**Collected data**
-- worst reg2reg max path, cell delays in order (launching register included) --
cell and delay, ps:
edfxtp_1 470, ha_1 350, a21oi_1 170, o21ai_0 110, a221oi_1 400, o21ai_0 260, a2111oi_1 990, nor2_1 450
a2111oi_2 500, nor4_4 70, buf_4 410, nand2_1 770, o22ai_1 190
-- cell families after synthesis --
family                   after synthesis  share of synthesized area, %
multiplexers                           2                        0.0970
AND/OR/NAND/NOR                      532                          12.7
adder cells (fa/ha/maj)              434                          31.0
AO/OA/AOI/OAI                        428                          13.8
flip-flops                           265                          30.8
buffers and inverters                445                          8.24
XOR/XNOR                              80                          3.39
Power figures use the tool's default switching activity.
## src/design/vertex_weld_normal_accumulator_core_assert.svh

```systemverilog
// ---------------------------------------------------------------------------
// Vertex weld accumulator assertion macros
// Clocked property wrappers used by the accumulator core.
// ---------------------------------------------------------------------------
`ifndef VERTEX_WELD_NORMAL_ACCUMULATOR_CORE_ASSERT_SVH
`define VERTEX_WELD_NORMAL_ACCUMULATOR_CORE_ASSERT_SVH

// check outside reset
`define VWNA_ASSERT(lbl, prop, msg) \
  lbl: assert property (@(posedge clk) disable iff (rst) (prop)) else $error(msg);

// check at every edge, reset included
`define VWNA_ASSERT_RST(lbl, prop, msg) \
  lbl: assert property (@(posedge clk) (prop)) else $error(msg);

`endif

```

## src/design/vwna_pkg.sv

```systemverilog
// ---------------------------------------------------------------------------
// Vertex weld accumulator package
// Table size, field widths, mode codes and transaction types.
// ---------------------------------------------------------------------------
package vwna_pkg;

  localparam int MAX_VERTICES = 256;
  localparam int IDX_W        = $clog2(MAX_VERTICES);
  localparam int CNT_W        = $clog2(MAX_VERTICES + 1);
  localparam int TOL_W        = 17;

  typedef enum logic [1:0] {
    MODE_CLEAR = 2'd0,
    MODE_ADD   = 2'd1,
    MODE_READ  = 2'd2
  } vwna_mode_t;

  typedef struct packed {
    logic [1:0]         mode;
    logic signed [31:0] pos_x;
    logic signed [31:0] pos_y;
    logic signed [31:0] pos_z;
    logic signed [15:0] norm_x;
    logic signed [15:0] norm_y;
    logic signed [15:0] norm_z;
    logic [7:0]         read_index;
  } vwna_in_t;

  typedef struct packed {
    logic [7:0]         vertex_index;
    logic               is_new;
    logic               table_full;
    logic signed [31:0] entry_x;
    logic signed [31:0] entry_y;
    logic signed [31:0] entry_z;
    logic signed [23:0] sum_x;
    logic signed [23:0] sum_y;
    logic signed [23:0] sum_z;
  } vwna_out_t;

  typedef struct packed {
    logic               valid;
    logic [1:0]         mode;
    logic signed [31:0] pos_x;
    logic signed [31:0] pos_y;
    logic signed [31:0] pos_z;
    logic signed [15:0] norm_x;
    logic signed [15:0] norm_y;
    logic signed [15:0] norm_z;
    logic [7:0]         read_index;
    logic               hit;
    logic               is_new;
    logic [IDX_W-1:0]   index;
    logic signed [23:0] sum_x;
    logic signed [23:0] sum_y;
    logic signed [23:0] sum_z;
  } vwna_tok_t;

endpackage

```

## src/design/vwna_cell.sv

```systemverilog
// ---------------------------------------------------------------------------
// Vertex weld table cell
// Holds one table entry; compares, merges, appends or reads for the
// transaction passing through, then hands it to the next cell.
// ---------------------------------------------------------------------------
module vwna_cell (
  input  logic                        clk,
  input  logic                        rst,
  input  logic                        advance,
  input  logic [vwna_pkg::IDX_W-1:0]  cell_index,
  input  logic [vwna_pkg::CNT_W-1:0]  count,
  input  logic [vwna_pkg::TOL_W-1:0]  tolerance,
  input  vwna_pkg::vwna_tok_t         tok_in,
  output vwna_pkg::vwna_tok_t         tok_out
);

  function automatic logic axis_close(logic [31:0] a, logic [31:0] b,
                                      logic [vwna_pkg::TOL_W-1:0] tol);
    logic [32:0] d;
    logic [32:0] mag;
    d   = {a[31], a} - {b[31], b};
    mag = d[32] ? (~d + 33'd1) : d;
    return mag < 33'(tol);
  endfunction

  function automatic logic [23:0] sat_add(logic [23:0] s, logic [15:0] n);
    logic [24:0] t;
    t = {s[23], s} + {{9{n[15]}}, n};
    if (t[24] != t[23]) begin
      return t[24] ? 24'h800000 : 24'h7fffff;
    end
    return t[23:0];
  endfunction

  logic signed [31:0] ent_x, ent_y, ent_z;
  logic signed [23:0] ent_sx, ent_sy, ent_sz;

  vwna_pkg::vwna_tok_t tok_next;
  logic               live;
  logic               close;
  logic               merge;
  logic               append;
  logic               read_hit;
  logic [23:0]        new_sx, new_sy, new_sz;

  assign live   = vwna_pkg::CNT_W'(cell_index) < count;
  assign close  = axis_close(ent_x, tok_in.pos_x, tolerance) &&
                  axis_close(ent_y, tok_in.pos_y, tolerance) &&
                  axis_close(ent_z, tok_in.pos_z, tolerance);
  assign merge  = tok_in.valid && (tok_in.mode == vwna_pkg::MODE_ADD) && !tok_in.hit &&
                  live && close;
  assign append = tok_in.valid && (tok_in.mode == vwna_pkg::MODE_ADD) && !tok_in.hit &&
                  (vwna_pkg::CNT_W'(cell_index) == count);
  assign read_hit = tok_in.valid && (tok_in.mode == vwna_pkg::MODE_READ) && live &&
                    (32'(cell_index) == 32'(tok_in.read_index));

  assign new_sx = sat_add(ent_sx, tok_in.norm_x);
  assign new_sy = sat_add(ent_sy, tok_in.norm_y);
  assign new_sz = sat_add(ent_sz, tok_in.norm_z);

  always_comb begin
    tok_next = tok_in;
    priority if (merge) begin
      tok_next.hit   = 1'b1;
      tok_next.index = cell_index;
      tok_next.pos_x = ent_x;
      tok_next.pos_y = ent_y;
      tok_next.pos_z = ent_z;
      tok_next.sum_x = new_sx;
      tok_next.sum_y = new_sy;
      tok_next.sum_z = new_sz;
    end else if (append) begin
      tok_next.hit    = 1'b1;
      tok_next.is_new = 1'b1;
      tok_next.index  = cell_index;
      tok_next.sum_x  = 24'(tok_in.norm_x);
      tok_next.sum_y  = 24'(tok_in.norm_y);
      tok_next.sum_z  = 24'(tok_in.norm_z);
    end else if (read_hit) begin
      tok_next.hit   = 1'b1;
      tok_next.pos_x = ent_x;
      tok_next.pos_y = ent_y;
      tok_next.pos_z = ent_z;
      tok_next.sum_x = ent_sx;
      tok_next.sum_y = ent_sy;
      tok_next.sum_z = ent_sz;
    end else begin
      tok_next = tok_in;
    end
  end

  always_ff @(posedge clk) begin
    if (rst) begin
      tok_out.valid <= 1'b0;
    end else if (advance) begin
      tok_out <= tok_next;
      if (merge) begin
        ent_sx <= new_sx;
        ent_sy <= new_sy;
        ent_sz <= new_sz;
      end else if (append) begin
        ent_x  <= tok_in.pos_x;
        ent_y  <= tok_in.pos_y;
        ent_z  <= tok_in.pos_z;
        ent_sx <= 24'(tok_in.norm_x);
        ent_sy <= 24'(tok_in.norm_y);
        ent_sz <= 24'(tok_in.norm_z);
      end
    end
  end

endmodule

```
## src/aar_pkg.sv

```systemverilog
// Shared types, constants and helpers for the axis auto-repeat block.
// No dependencies; every other file of the block imports this package.
package aar_pkg;

  // Configuration port geometry and register widths.
  localparam int unsigned CfgIdxW  = 8;
  localparam int unsigned CfgDataW = 24;
  localparam int unsigned TimerW   = 32;
  localparam int unsigned SampleW  = 16;
  localparam int unsigned ElapsedW = 20;
  localparam int unsigned DirW     = 2;

  // Register reset values, all in microseconds.
  localparam logic [CfgDataW-1:0] FirstDelayRst   = 24'd500000;
  localparam logic [CfgDataW-1:0] SecondDelayRst  = 24'd2000000;
  localparam logic [CfgDataW-1:0] IntervalSlowRst = 24'd150000;
  localparam logic [CfgDataW-1:0] IntervalFastRst = 24'd50000;

  // Half scale in Q1.15; the dead zone edges themselves count as no direction.
  localparam logic signed [SampleW-1:0] HalfQ15    = 16'sd16384;
  localparam logic signed [SampleW-1:0] NegHalfQ15 = -16'sd16384;

  // Direction codes as carried on the result word.
  localparam logic [DirW-1:0] DirNone = 2'b00;
  localparam logic [DirW-1:0] DirPos  = 2'b01;
  localparam logic [DirW-1:0] DirNeg  = 2'b11;
  localparam logic [DirW-1:0] DirBad  = 2'b10;

  // Configuration register indexes.
  typedef enum logic [CfgIdxW-1:0] {
    REG_FIRST_DELAY   = 8'd0,
    REG_SECOND_DELAY  = 8'd1,
    REG_INTERVAL_SLOW = 8'd2,
    REG_INTERVAL_FAST = 8'd3
  } cfg_reg_e;

  // Repeat stage of a hold time.
  typedef enum logic [1:0] {
    STAGE_IDLE = 2'd0,
    STAGE_SLOW = 2'd1,
    STAGE_FAST = 2'd2
  } stage_e;

  // Current configuration as seen by the datapath.
  typedef struct packed {
    logic [CfgDataW-1:0] first_delay;
    logic [CfgDataW-1:0] second_delay;
    logic [CfgDataW-1:0] interval_slow;
    logic [CfgDataW-1:0] interval_fast;
  } cfg_t;

  // Stage of a hold time against the two delays, second delay tested first.
  function automatic stage_e stage_of(input logic [TimerW-1:0] hold, input cfg_t cfg);
    stage_e st;
    if (hold > {{(TimerW-CfgDataW){1'b0}}, cfg.second_delay}) begin
      st = STAGE_FAST;
    end else if (hold > {{(TimerW-CfgDataW){1'b0}}, cfg.first_delay}) begin
      st = STAGE_SLOW;
    end else begin
      st = STAGE_IDLE;
    end
    return st;
  endfunction

  // Saturating add of an elapsed time onto a timer.
  function automatic logic [TimerW-1:0] sat_add(input logic [TimerW-1:0] a,
                                                input logic [ElapsedW-1:0] b);
    logic [TimerW:0] sum;
    sum = {1'b0, a} + {{(TimerW+1-ElapsedW){1'b0}}, b};
    return sum[TimerW] ? {TimerW{1'b1}} : sum[TimerW-1:0];
  endfunction

endpackage

```

## src/axis_auto_repeat.sv

```systemverilog
// Two-rate auto-repeat for one analog axis, one result word per sample word.
// A word passes through the input register, then the result register; a stalled result holds it in the input register.
// Throughput: one word per cycle while the result is not held, as aar_step computes its timer update combinationally.
// Reset: asynchronous active low; clears direction and timers, loads default delays.
// The input stalls only while a word waits in the input register and the result is held.
module axis_auto_repeat import aar_pkg::*; (
  input  logic                       clk_i,
  input  logic                       rst_ni,
  input  logic                       in_valid_i,
  output logic                       in_stall_o,
  input  logic signed [SampleW-1:0]  axis_sample_i,
  input  logic [ElapsedW-1:0]        elapsed_us_i,
  output logic                       out_valid_o,
  input  logic                       out_stall_i,
  output logic signed [DirW-1:0]     repeat_event_o,
  input  logic                       cfg_valid_i,
  output logic                       cfg_ready_o,
  input  logic [CfgIdxW-1:0]         cfg_index_i,
  input  logic [CfgDataW-1:0]        cfg_data_i
);

  cfg_t cfg;

  logic                      in_vld_q;
  logic signed [SampleW-1:0] sample_q;
  logic [ElapsedW-1:0]       elapsed_q;
  logic                      out_vld_q;
  logic [DirW-1:0]           event_q;
  logic [DirW-1:0]           step_event;
  logic                      out_free;
  logic                      step_fire;
  logic                      in_take;

  aar_cfg_regs u_cfg (
    .clk_i       (clk_i),
    .rst_ni      (rst_ni),
    .cfg_valid_i (cfg_valid_i),
    .cfg_ready_o (cfg_ready_o),
    .cfg_index_i (cfg_index_i),
    .cfg_data_i  (cfg_data_i),
    .cfg_o       (cfg)
  );

  // Handshake glue between the input register and the result register.
  assign out_free   = !out_vld_q || !out_stall_i;
  assign step_fire  = in_vld_q && out_free;
  assign in_stall_o = in_vld_q && !out_free;
  assign in_take    = in_valid_i && !in_stall_o;

  // Input register.
  always_ff @(posedge clk_i or negedge rst_ni) begin
    if (!rst_ni) begin
      in_vld_q <= 1'b0;
    end else if (in_take) begin
      in_vld_q <= 1'b1;
    end else if (step_fire) begin
      in_vld_q <= 1'b0;
    end
  end

  always_ff @(posedge clk_i) begin
    if (in_take) begin
      sample_q  <= axis_sample_i;
      elapsed_q <= elapsed_us_i;
    end
  end

  aar_step u_step (
    .clk_i         (clk_i),
    .rst_ni        (rst_ni),
    .fire_i        (step_fire),
    .axis_sample_i (sample_q),
    .elapsed_us_i  (elapsed_q),
    .cfg_i         (cfg),
    .event_o       (step_event)
  );

  // Result register.
  always_ff @(posedge clk_i or negedge rst_ni) begin
    if (!rst_ni) begin
      out_vld_q <= 1'b0;
    end else if (step_fire) begin
      out_vld_q <= 1'b1;
    end else if (!out_stall_i) begin
      out_vld_q <= 1'b0;
    end
  end

  always_ff @(posedge clk_i) begin
    if (step_fire) begin
      event_q <= step_event;
    end
  end

  assign out_valid_o    = out_vld_q;
  assign repeat_event_o = event_q;

`ifndef ASSERT_OFF
  // An empty input register never holds off the upstream side.
  a_no_stall_when_empty: assert property (@(posedge clk_i) disable iff (!rst_ni)
    !in_vld_q |-> !in_stall_o)
    else $error("input stalled with an empty input register");

  // A word processed by the step logic always lands in the result register.
  a_fire_fills_output: assert property (@(posedge clk_i) disable iff (!rst_ni)
    step_fire |=> out_vld_q)
    else $error("processed word did not reach the result register");

  // A delivered result is always a legal direction code.
  a_event_legal: assert property (@(posedge clk_i) disable iff (!rst_ni)
    out_valid_o |-> (repeat_event_o != DirBad))
    else $error("illegal direction code on the result");
`endif

endmodule

```

## src/aar_cfg_regs.sv

```systemverilog
// Configuration register file of the axis auto-repeat block.
// Depends on aar_pkg for the register indexes, reset values and cfg_t.
module aar_cfg_regs import aar_pkg::*; (
  input  logic                clk_i,
  input  logic                rst_ni,
  input  logic                cfg_valid_i,
  output logic                cfg_ready_o,
  input  logic [CfgIdxW-1:0]  cfg_index_i,
  input  logic [CfgDataW-1:0] cfg_data_i,
  output cfg_t                cfg_o
);

  cfg_t cfg_q;

  // Writes are always accepted.
  assign cfg_ready_o = 1'b1;

  // Register write; unknown indexes are dropped.
  always_ff @(posedge clk_i or negedge rst_ni) begin
    if (!rst_ni) begin
      cfg_q.first_delay   <= FirstDelayRst;
      cfg_q.second_delay  <= SecondDelayRst;
      cfg_q.interval_slow <= IntervalSlowRst;
      cfg_q.interval_fast <= IntervalFastRst;
    end else if (cfg_valid_i && cfg_ready_o) begin
      case (cfg_index_i)
        REG_FIRST_DELAY:   cfg_q.first_delay   <= cfg_data_i;
        REG_SECOND_DELAY:  cfg_q.second_delay  <= cfg_data_i;
        REG_INTERVAL_SLOW: cfg_q.interval_slow <= cfg_data_i;
        REG_INTERVAL_FAST: cfg_q.interval_fast <= cfg_data_i;
        default: ;
      endcase
    end
  end

  assign cfg_o = cfg_q;

endmodule

```

## src/aar_step.sv

```systemverilog
// Per-sample auto-repeat logic: quantizer, hold timers and repeat decision.
// Depends on aar_pkg; holds the direction and timer state of the block.
module aar_step import aar_pkg::*; (
  input  logic                       clk_i,
  input  logic                       rst_ni,
  input  logic                       fire_i,
  input  logic signed [SampleW-1:0]  axis_sample_i,
  input  logic [ElapsedW-1:0]        elapsed_us_i,
  input  cfg_t                       cfg_i,
  output logic [DirW-1:0]            event_o
);

  logic [DirW-1:0]   last_dir_q, last_dir_d;
  logic [TimerW-1:0] hold_q, hold_d;
  logic [TimerW-1:0] since_q, since_d;

  logic [DirW-1:0]     dir;
  logic                changed;
  logic [TimerW-1:0]   hold_sum;
  logic [TimerW-1:0]   since_sum;
  stage_e              prev_stage;
  stage_e              new_stage;
  logic [CfgDataW-1:0] interval;
  logic [TimerW-1:0]   interval_ext;

  // Quantize the sample with a dead zone of one half either way.
  always_comb begin
    if (axis_sample_i > HalfQ15) begin
      dir = DirPos;
    end else if (axis_sample_i < NegHalfQ15) begin
      dir = DirNeg;
    end else begin
      dir = DirNone;
    end
  end

  assign changed   = (dir != last_dir_q);
  assign hold_sum  = sat_add(hold_q, elapsed_us_i);
  assign since_sum = sat_add(since_q, elapsed_us_i);
  assign prev_stage = stage_of(hold_q, cfg_i);
  assign new_stage  = stage_of(hold_sum, cfg_i);
  assign interval     = (new_stage == STAGE_FAST) ? cfg_i.interval_fast : cfg_i.interval_slow;
  assign interval_ext = {{(TimerW-CfgDataW){1'b0}}, interval};

  // Timer update and emit decision for one sample.
  always_comb begin
    last_dir_d = dir;
    hold_d     = hold_sum;
    since_d    = since_sum;
    event_o    = changed ? dir : DirNone;
    if (dir == DirNone) begin
      hold_d  = '0;
      since_d = '0;
      event_o = DirNone;
    end else if (new_stage != prev_stage) begin
      since_d = '0;
      event_o = dir;
    end else if (new_stage != STAGE_IDLE && since_sum > interval_ext) begin
      since_d = since_sum - interval_ext;
      event_o = dir;
    end
  end

  // State advances only when a sample moves into the result register.
  always_ff @(posedge clk_i or negedge rst_ni) begin
    if (!rst_ni) begin
      last_dir_q <= DirNone;
      hold_q     <= '0;
      since_q    <= '0;
    end else if (fire_i) begin
      last_dir_q <= last_dir_d;
      hold_q     <= hold_d;
      since_q    <= since_d;
    end
  end

endmodule
```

**Work required**
Reprint the data above from the opening line to the line holding "adder cells (fa/ha/maj)", inclusive, and nothing else.

**Solution to this problem**
-- worst reg2reg max path, cell delays in order (launching register included) --
cell and delay, ps:
edfxtp_1 470, ha_1 350, a21oi_1 170, o21ai_0 110, a221oi_1 400, o21ai_0 260, a2111oi_1 990, nor2_1 450
a2111oi_2 500, nor4_4 70, buf_4 410, nand2_1 770, o22ai_1 190
-- cell families after synthesis --
family                   after synthesis  share of synthesized area, %
multiplexers                           2                        0.0970
AND/OR/NAND/NOR                      532                          12.7
adder cells (fa/ha/maj)              434                          31.0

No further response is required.